これは一部の例ですが、自分は頭のモーターが速くなっていないか?どこで速くなっているか?を見てみてください。

ここで大事なのは、
「あ、ここで赤くなっているかもしれない」という場面を発見することです。

まずは見つけるだけで大丈夫です。
ここまでできたらOKです

あとはおまけです。

その場面が見つかったら、
そこで自分なりに少しゆっくりにできる方法を一つイメージします。

トイレの個室で一度離れる、窓を開けて外気を吸う、階段をゆっくり降りる、呼吸を少し長くする。
大きなことは要りません。

大事なのは、完璧に青にすることではなく、赤のまま突っ走るだけではない回数を少しずつ増やしていくことです。そうして神経の弾力が育っていくと、相手がいる本番の場面でも赤に持っていかれにくくなり、結果としてEDの緩和につながっていきます。

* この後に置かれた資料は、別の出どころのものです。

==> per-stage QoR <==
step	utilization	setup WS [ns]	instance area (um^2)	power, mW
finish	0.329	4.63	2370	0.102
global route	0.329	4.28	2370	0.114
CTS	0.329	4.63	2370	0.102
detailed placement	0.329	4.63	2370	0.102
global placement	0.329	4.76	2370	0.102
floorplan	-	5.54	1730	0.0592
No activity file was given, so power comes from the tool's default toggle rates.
<file path="flow/config.mk">
export PLATFORM = sky130hd
export DESIGN_NAME = my_ALU
export DESIGN_NICKNAME = my_ALU
export VERILOG_FILES = /design/flow/design.v
export SDC_FILE = /design/flow/constraint.sdc
export NUM_CORES = 4
export LEC_CHECK = 1
export CORE_UTILIZATION = 30
</file>
<file path="flow/run.sh">
#!/bin/bash
# OpenROAD 26Q1-2900-gdf79404cd8, Yosys 0.63+post, stock flow scripts
make -C /OpenROAD-flow-scripts/flow DESIGN_CONFIG=/design/flow/config.mk WORK_HOME=/design/flow/orfs finish
</file>
$ cat /design/flow/config.mk
export PLATFORM = sky130hd
export DESIGN_NAME = reg_file
export DESIGN_NICKNAME = reg_file
export VERILOG_FILES = /design/flow/design.v
export SDC_FILE = /design/flow/constraint.sdc
export NUM_CORES = 4
export LEC_CHECK = 1
export CORE_UTILIZATION = 50
$ cat /design/flow/constraint.sdc
current_design reg_file

set clk_period 10.0
set clk_io_pct 0.2

create_clock -name clk0 -period $clk_period [get_ports {clk}]

set non_clock_inputs [all_inputs -no_clocks]
set_input_delay [expr $clk_period * $clk_io_pct] -clock clk0 $non_clock_inputs
set_output_delay [expr $clk_period * $clk_io_pct] -clock clk0 [all_outputs]
$ cat /design/flow/design.v
module reg_file (
    input  logic        clk,
    input  logic        rf_en,
    input  logic [ 4:0] rs2,
    input  logic [ 4:0] rs1,
    input  logic [ 4:0] rd,
    input  logic [31:0] wdata,
    output logic [31:0] rdata1,
    output logic [31:0] rdata2
);
    logic [31:0] reg_mem [0:31];
    always_comb 
    begin 
        rdata1 = reg_mem[rs1];
        rdata2 = reg_mem[rs2];
    end
    always_ff @(posedge clk) 
    begin
        if (rf_en)
        begin
            if (rd != 5'b00000)
            begin
            reg_mem[rd] <= wdata;
            end
        end
    end
endmodule
$ cat /design/flow/run.sh
#!/bin/bash
# OpenROAD 26Q1-2900-gdf79404cd8, Yosys 0.63+post, stock flow scripts
make -C /OpenROAD-flow-scripts/flow DESIGN_CONFIG=/design/flow/config.mk WORK_HOME=/design/flow/orfs finish
==> flow_metrics.py <==
# Synthesis and PnR figures
metrics = {
    "outcome": {
        "status": "complete, no violations",
    },
    "final_timing": {
        "tns_ns": 0,
        "rsz0062_at_grt": "false",
        "setup_viol": 0,
        "slew_violations": 0,
        "slew_headroom_pct": 34.52,
        "min_period_ns": 7.400,
        "period_used_pct": 74.00,
        "hold_slack_ns": 2.133,
        "max_freq_mhz": 135.1,
        "tightestPinTransition_ns": 0.9799,
        "hold_viol": 0,
        "worst_slack_ns": 2.600,
    },
    "worst_setup_path": {
        "slowest_delay_ns": 0.63,
        "path_class": "in2out",
        "crit_path_frequent_cell": "clkdlybuf4s50_1",
        "worstPathBufferInverterCount": 4,
        "end_kind": "output pin",
        "path_cells": "clkdlybuf4s50_1, nor2b_4, buf_12, buf_4, a22o_1, nor3_1, a31oi_1, nand3_1, clkdlybuf4s50_1",
        "path_max_fanout": 68,
        "critPathArrivalTime_ns": 5.40,
        "cpMaxStageDelayCell": "clkdlybuf4s50_1",
        "cp_top_family": "buffers and inverters",
        "required_ns": 8.00,
        "startpoint_type": "primary input",
    },
    "power": {
        "ir_worst_vdd_v": 0.0001615,
        "p_leak_uw": 0.02032,
        "powerDensity_nw_per_um2": 178.5,
        "finalPower_uw": 9826,
    },
    "routing": {
        "drcViolationCount": 0,
        "drtPass1Iterations": 6,
        "ant_nets": 0,
        "drt_iter0_drc": 2222,
        "vias": 31160,
        "wl_mm": 150.5,
        "wl_per_cell_um": 30.93,
        "via_per_inst": 6.402,
    },
    "logic_synthesis": {
        "top_cell_area_share_pct": 63.07,
        "yosys_area_um2": 48760,
        "syn_inst": 3386,
        "synth_stat.cells": 3386,
        "syn_avg_cell_area_um2": 14.40,
        "area_leaders": "edfxtp_1 63%, mux2i_1 21%, a22oi_1 3.0%",
        "ys_ff": 1024,
        "synthArstFlopShare_pct": 0,
        "yosysSeqAreaShare_pct": 63.07,
        "syn_area_um2": 48760,
        "common_cells": "1024 x edfxtp_1, 1024 x mux2i_1, 195 x nand2_1",
        "synth.largest_area_cell": "edfxtp_1",
        "synthDistinctLibCells": 24,
        "edf_count": 1024,
        "ys.warnings.count": 1,
        "synth-main-ff-cell": "edfxtp_1",
    },
    "cells_and_area": {
        "top_register": "reg_mem",
        "drive_gt1_share_pct": 8.974,
        "area_growth_pct": 12.91,
        "fin_util_pct": 56.93,
        "fillCellCount": 7296,
        "largestRegisters": "reg_mem x1024",
        "largest_reg_flops": 1024,
    },
    "placement": {
        "place_congestion": 0.8697,
        "port_buffers": 112,
        "place_ws_ns": 2.683,
        "hpwl_mm": 80.58,
    },
    "floorplan": {
        "initCoreUtil_pct": 50.42,
        "die_h_um": 314.3,
        "placementRows": 114,
        "die_w_um": 314.3,
        "chip_area_um2": 98770,
        "io_pins": 113,
        "core-area_um2": 96710,
    },
    "clocking": {
        "numCtsBuffers": 108,
        "cts_setup_buffers": 0,
        "cts_hold_buf": 0,
        "cts_tree": "done",
        "cts.repair.resized": 0,
        "path_clk_slew_ns": 0.06,
        "root_buffer": "clkbuf_16",
        "clk_path_buf_depth": 3,
        "cts_max_level": 3,
        "clock_sinks": 1024,
    },
    "global_routing": {
        "grt_pass1_wl_mm": 216.1,
        "grt_max_degree": 98,
        "antenna_found_initial": 3,
        "grtUsageTotal_pct": 33.47,
        "grt_overflow": 0,
        "grt_pass1_vias": 32510,
    },
    "min_path": {
        "hold_class": "in2reg",
    },
    "run": {
        "tool_warnings": 26,
        "drv_cap": 0,
    },
}
[cell usage in the layout, fill, tap and decap left out, drive strengths merged, types with 32 or more instances in the layout]
cell type      Yosys  final
a21oi            192    192
clkinv             0     49
clkbuf            86    128
conb               1     32
nor3              64     64
nor2              34     34
a22o             128    128
nand2            195    195
clkdlybuf4s50      0    110
buf              167    113
nand3            194    194
mux2i           1024   1024
edfxtp          1024   1024
a22oi            192    192
a31oi             64     64
[report_power, final]
group	total [uW]	leakage [uW]	internal, uW	switching [uW]
registers	4810	0.00925	4790	25.1
logic	891	0.00929	335	556
clock network	4120	0.00178	2480	1640
[path summary, 6_finish.rpt]
path | startpoint | to | slack, ns | cells after the start
setup / recovery | rs1[0] | rdata1[7] | 2.60 | 9
hold / removal | wdata[28] | reg_mem[27][28] | 2.13 | 2
[layout make-up]
type	instances	area [um2]	area share [%]
multi-input cells	2140	16890	30.68
diodes	3	7.507	0.01364
repair buffers	223	2165	3.932
well taps	1276	1597	2.900
flip-flops and latches	1024	30750	55.86
clock inverters	73	804.5	1.461
clock buffers	128	2841	5.161
[logic make-up after synthesis]
kind of cell    share of synthesized area (%)
buf+inv                                 3.146
flops                                   63.07
mux                                     21.02
other cells                          0.007691
simple gates                            4.709
compound gates                          8.048
[metrics by stage]
stage / instance area [um2] / cells
finish: 55050 / 4867
global route: 55050 / 4865
detailed placement: 51400 / 4663
floorplan: 48870 / 3417
global placement: 51400 / 4663
CTS: 55040 / 4864
[per-layer routing]
| layer | global-route usage, % | wire length, um |
|---|---|---|
| met1 | 44.85 | 53530 |
| met2 | 47.95 | 68490 |
| met3 | 21.60 | 23450 |
| met4 | 7.816 | 4515 |
| met5 | 4.207 | 560 |
Power figures rest on the tool's default switching activity, not on a simulated workload.
==> ./design.v <==
`timescale 1ns / 1ps
module axc_booth #(
        parameter integer NA=12,                                     
        parameter integer NB=12,                                     
        parameter integer NC=$clog2(NA)+1                            
    )(
        input   wire                 CLK,                            
        input   wire                 START,                          
        input   wire  [NA-1:0]       A_in,                           
        input   wire  [NB-1:0]       B_in,                           
        input   wire  [NC-1:0]       C_in,                           
        output  wire  [NA+NB-1:0]    N_out,                          
        output  wire                 Done_out                        
    );
reg  [NB-1:0]       B_reg;                                           
reg  [NC-1:0]       C_reg;                                           
wire [NA-1:0]       Pos_trans_wire;                                  
wire [NA-1:0]       Neg_trans_wire;                                  
reg  [NA-1:0]       Pos_trans_reg;                                   
reg  [NA-1:0]       Neg_trans_reg;                                   
wire [NA-1:0]       PE_in_wire;                                      
wire [NA-1:0]       OH_wire;                                         
reg                 Polarity_reg;                                    
reg  [NA-1:0]       PE_mask_reg;                                     
wire [NA+NB-2:0]    PP_wire;                                         
reg  [NA+NB-1:0]    Res_reg;                                         
localparam integer SC = 3;                                           
localparam STATE_IDLE   = 3'b001;
localparam STATE_START  = 3'b010;
localparam STATE_MULT   = 3'b100;
reg  [SC-1:0]       State_reg;                                       
transition_detect #( .NA(NA) ) TD_inst (.A_in(A_in), .P_out(Pos_trans_wire), .N_out(Neg_trans_wire));
wire                PE_last;                                         
reg [1:0]           Prev_PE_done;                                    
reg                 Done_reg;                                        
assign PE_in_wire = Polarity_reg ? Neg_trans_reg & PE_mask_reg : Pos_trans_reg & PE_mask_reg;
lookahead_penf_last #( .WIDTH(NA) ) PE_inst (.A_in(PE_in_wire), .OH_out(OH_wire), .last(PE_last));
assign Done_out = Done_reg;
always @( posedge CLK ) begin
    case(State_reg) 
        STATE_IDLE: begin                                            
            Prev_PE_done <= 0; 
            if(START) Done_reg <= 0;
        end
        STATE_MULT: begin                                            
            if(Prev_PE_done[0]==0 & PE_last==1) begin                
                Prev_PE_done[0] <= 1;                                
                Prev_PE_done[1] <= Polarity_reg;                     
            end                                                      
            Done_reg <= Done_reg | ((C_reg==0) | (Prev_PE_done[0] & PE_last & (Polarity_reg!=Prev_PE_done[1])));
        end
        default: Prev_PE_done <= 0;  
    endcase
end
barrel_shifter #( .NA(NA), .NB(NB) ) BS_inst (.B_in(B_reg), .S_in(OH_wire), .N_out(PP_wire));
always @( posedge CLK ) begin
    if(START) begin                                                  
        Res_reg <= 0;
    end
    else if(State_reg==STATE_MULT) begin                             
        if(!Polarity_reg) begin                                      
            Res_reg <= Res_reg + PP_wire;
        end
        else begin
            Res_reg <= Res_reg - PP_wire;
        end
    end
end
assign N_out = Res_reg;
always @( posedge CLK ) begin
    case(State_reg) 
        STATE_IDLE: begin                                       
            if(START) begin                                          
                State_reg <= STATE_START;                            
                B_reg <= B_in;                                       
                C_reg <= C_in;
                PE_mask_reg <= {NA{1'b1}};                           
                Polarity_reg <= 0;
            end
        end
        STATE_START: begin                                           
            State_reg <= STATE_MULT;                                 
            Pos_trans_reg <= Pos_trans_wire;                         
            Neg_trans_reg <= Neg_trans_wire;                    
        end
        STATE_MULT: begin                                       
            if(Done_out) begin                                       
                State_reg <= STATE_IDLE;                             
                Pos_trans_reg <= 0;
                Neg_trans_reg <= 0;
                C_reg <= 0;                                          
            end
            else begin
                PE_mask_reg <= ~OH_wire & PE_mask_reg;
                Polarity_reg <= !Polarity_reg;                       
                C_reg <= C_reg - 1;                                  
            end
        end
        default: State_reg <= STATE_IDLE;                            
    endcase
end
endmodule
File: design/flow/constraint.sdc
current_design lfsr

set clk_period 1.6
set clk_io_pct 0.2

create_clock -name clk0 -period $clk_period [get_ports {clk}]

set non_clock_inputs [all_inputs -no_clocks]
set_input_delay [expr $clk_period * $clk_io_pct] -clock clk0 $non_clock_inputs
set_output_delay [expr $clk_period * $clk_io_pct] -clock clk0 [all_outputs]
File: design/flow/design.v
`timescale 1ns / 1ps
module lfsr(clk, reset, enable, up_down, count, overflows);
input clk;
input reset;
input enable; 
input up_down;
output [8-1 : 0] count;
output overflows;
reg [8-1 : 0] count;
assign overflow = (up_down) ? (count == {{8-1{1'b0}}, 1'b1}) : (count == {1'b1, {8-1{1'b0}}});
always @(posedge clk)
	if (reset) 
		count <= {8{1'b0}};
	else if (enable) begin
		if (up_down) begin
			count <= {~(^(count & 8'b01100011)),count[8-1:1]};
		end else begin
		count <= {count[8-2:0],~(^(count &  8'b10110001))};
		end
	end
endmodule
File: design/flow/run.sh
#!/bin/bash
# OpenROAD 26Q1-2900-gdf79404cd8, Yosys 0.63+post, stock flow scripts
make -C /OpenROAD-flow-scripts/flow DESIGN_CONFIG=/design/flow/config.mk WORK_HOME=/design/flow/orfs finish
File: design/flow/config.mk
export PLATFORM = sky130hd
export DESIGN_NAME = lfsr
export DESIGN_NICKNAME = lfsr
export VERILOG_FILES = /design/flow/design.v
export SDC_FILE = /design/flow/constraint.sdc
export NUM_CORES = 4
export LEC_CHECK = 1
export CORE_AREA = 10 10 72 72
export DIE_AREA = 0 0 82 82
==> impl_metrics.csv <==
group,metric,value,unit
flow_run,log.warning_count,25,
logic_synthesis,synth_cells,44,
logic_synthesis,ys_cells,44,
sta,worst_slack,0.09003,ns
sta,period_needed,1.510,ns
pwr,peakVddDrop,0.0002456,V
logic_synthesis,synth_seq_share,37.87,%
flow_run,cap_violations,0,
global_route,grt_pass1_vias,345,
floorplanning,core_area,3689,µm²
critical_path,cp_slowest_cell,"clkdlybuf4s50_1",
logic_synthesis,topCellsByArea,"dfxtp_1 38%, mux2i_1 17%, a211oi_1 12%",
placed_design,pre_cts_ws,0.1121,ns
critical_path,timing.critical_path.fanout_max,5,
floorplanning,ios,13,
logic_synthesis,yosysTopAreaCell,"dfxtp_1",
logic_synthesis,ys_types,16,
logic_synthesis,ys_ff,8,
logic_synthesis,avgSynthCellArea,9.612,µm²
critical_path,crit_required,1.28,ns
pwr,p_per_area,934.4,nW/µm²
cts,cts-root-buf,"clkbuf_8",
placed_design,place.gp.congestion,0.7572,
critical_path,worstPathArrival,1.19,ns
critical_path,path_class,"reg2out",
critical_path,slowest_delay,0.52,ns
global_route,antenna_found_initial,0,
final_layout,top_regs,"count x8",
floorplanning,row_count,22,
sta,finalHoldViolations,0,
placed_design,dp_cells,100,
drt,diodes,0,
sta,finalCritPeriodShare,94.37,%
critical_path,critPathCaptureType,"output port",
cts,path_clk_slew,0.04,ns
final_layout,fill_cells,419,
drt,wl,1.075,mm
drt,vias,341,
sta,finalSetupViolCount,0,
final_layout,syn2layout_area_growth,48.52,%
floorplanning,initial_core_util,11.47,%
cts,ctsHtreeMaxLevel,1,
hold_path,hold_class,"reg2reg",
global_route,grt_pass1_wl,1.718,mm
cts,clockBufferDepth,2,
cts,cts_setup_buffers,0,
logic_synthesis,edf_count,0,
final_layout,top_register,"count",
sta,timing.setup.tns,0,ns
global_route,grt_use_total,3.254,%
critical_path,worst_setup_path_start_kind,"register",
floorplanning,dieHeight,82,µm
sta,rsz0062_at_grt,"false",
cts,insertion_delay,0.23,ns
logic_synthesis,top_cells_by_count,"8 x dfxtp_1, 8 x nor2_1, 7 x a211oi_1, 7 x mux2i_1, 3 x xnor2_1",
final_layout,largest_register_ff_count,8,
sta,slew_violations,0,
pwr,cellLeakagePower,0.2323,nW
outcome,status,"finished clean",
cts,hold_buffers,0,
logic_synthesis,syn-cell-area,422.9,µm²
logic_synthesis,ys_area,422.9,µm²
placed_design,portBuffers,11,
final_layout,final_cells,103,
logic_synthesis,top_area_share,37.87,%
logic_synthesis,synth-main-ff-cell,"dfxtp_1",
drt,ant_nets,0,
sta,max_freq,662.3,MHz
placed_design,dpl.hpwl,848.8,µm
cts,cts_tree,"built",
critical_path,cpLargestDelayFamily,"buffers and inverters",
logic_synthesis,synth-async-reset-ratio,0,%
floorplanning,die_area,6724,µm²
critical_path,critical_path.cell_chain,"clkdlybuf4s50_1",
final_layout,drive_gt1_share,12.73,%
drt,firstDrtPassIters,3,
drt,drt_iter0_markers,17,
cts,cts.repair.resized,0,
drt,wl_per_cell,10.44,µm
floorplanning,die_w,82,µm
cts,cts.sinks,8,
cts,cts_buffers,3,
global_route,grt_overflow_total,0,
drt,drcViolationCount,0,
global_route,grt_max_degree,17,
drt,via_per_inst,3.311,
sta,final.setup_skew,0.0001442,ns
critical_path,path_buffers,1,
logic_synthesis,ys_warn_count,3,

なお、波と神経ラボでは、赤から青になりやすくするために神経弾力を育てていくことに加えて、セックスそのものの感じ方を変えていく方向も重視しています。

セックスはどうしても「立つか立たないか」「射精できるかどうか」だけの場になりやすいです。
その0か100かの見方自体が、神経をさらに赤くし、体を反応しにくくしてしまうことが多いです。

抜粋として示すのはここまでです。